*Your task*:
Restate the entries below verbatim.

*Saved data entries*:

########

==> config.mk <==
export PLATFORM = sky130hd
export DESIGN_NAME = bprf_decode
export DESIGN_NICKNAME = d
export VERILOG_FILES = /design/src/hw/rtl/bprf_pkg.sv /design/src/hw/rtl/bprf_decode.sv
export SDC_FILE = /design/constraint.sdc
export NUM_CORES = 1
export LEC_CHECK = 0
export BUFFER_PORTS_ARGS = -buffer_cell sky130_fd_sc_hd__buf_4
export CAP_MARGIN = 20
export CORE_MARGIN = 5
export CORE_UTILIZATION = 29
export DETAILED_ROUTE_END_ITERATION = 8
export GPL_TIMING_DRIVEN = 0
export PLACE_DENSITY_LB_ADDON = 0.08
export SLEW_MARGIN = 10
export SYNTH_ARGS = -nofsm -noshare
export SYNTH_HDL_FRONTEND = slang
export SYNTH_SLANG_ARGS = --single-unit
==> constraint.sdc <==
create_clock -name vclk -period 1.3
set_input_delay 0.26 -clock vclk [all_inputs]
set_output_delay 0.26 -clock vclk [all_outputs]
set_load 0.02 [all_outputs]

########

*Response for this exercise*:
==> config.mk <==
export PLATFORM = sky130hd
export DESIGN_NAME = bprf_decode
export DESIGN_NICKNAME = d
export VERILOG_FILES = /design/src/hw/rtl/bprf_pkg.sv /design/src/hw/rtl/bprf_decode.sv
export SDC_FILE = /design/constraint.sdc
export NUM_CORES = 1
export LEC_CHECK = 0
export BUFFER_PORTS_ARGS = -buffer_cell sky130_fd_sc_hd__buf_4
export CAP_MARGIN = 20
export CORE_MARGIN = 5
export CORE_UTILIZATION = 29
export DETAILED_ROUTE_END_ITERATION = 8
export GPL_TIMING_DRIVEN = 0
export PLACE_DENSITY_LB_ADDON = 0.08
export SLEW_MARGIN = 10
export SYNTH_ARGS = -nofsm -noshare
export SYNTH_HDL_FRONTEND = slang
export SYNTH_SLANG_ARGS = --single-unit
==> constraint.sdc <==
create_clock -name vclk -period 1.3
set_input_delay 0.26 -clock vclk [all_inputs]
set_output_delay 0.26 -clock vclk [all_outputs]
set_load 0.02 [all_outputs]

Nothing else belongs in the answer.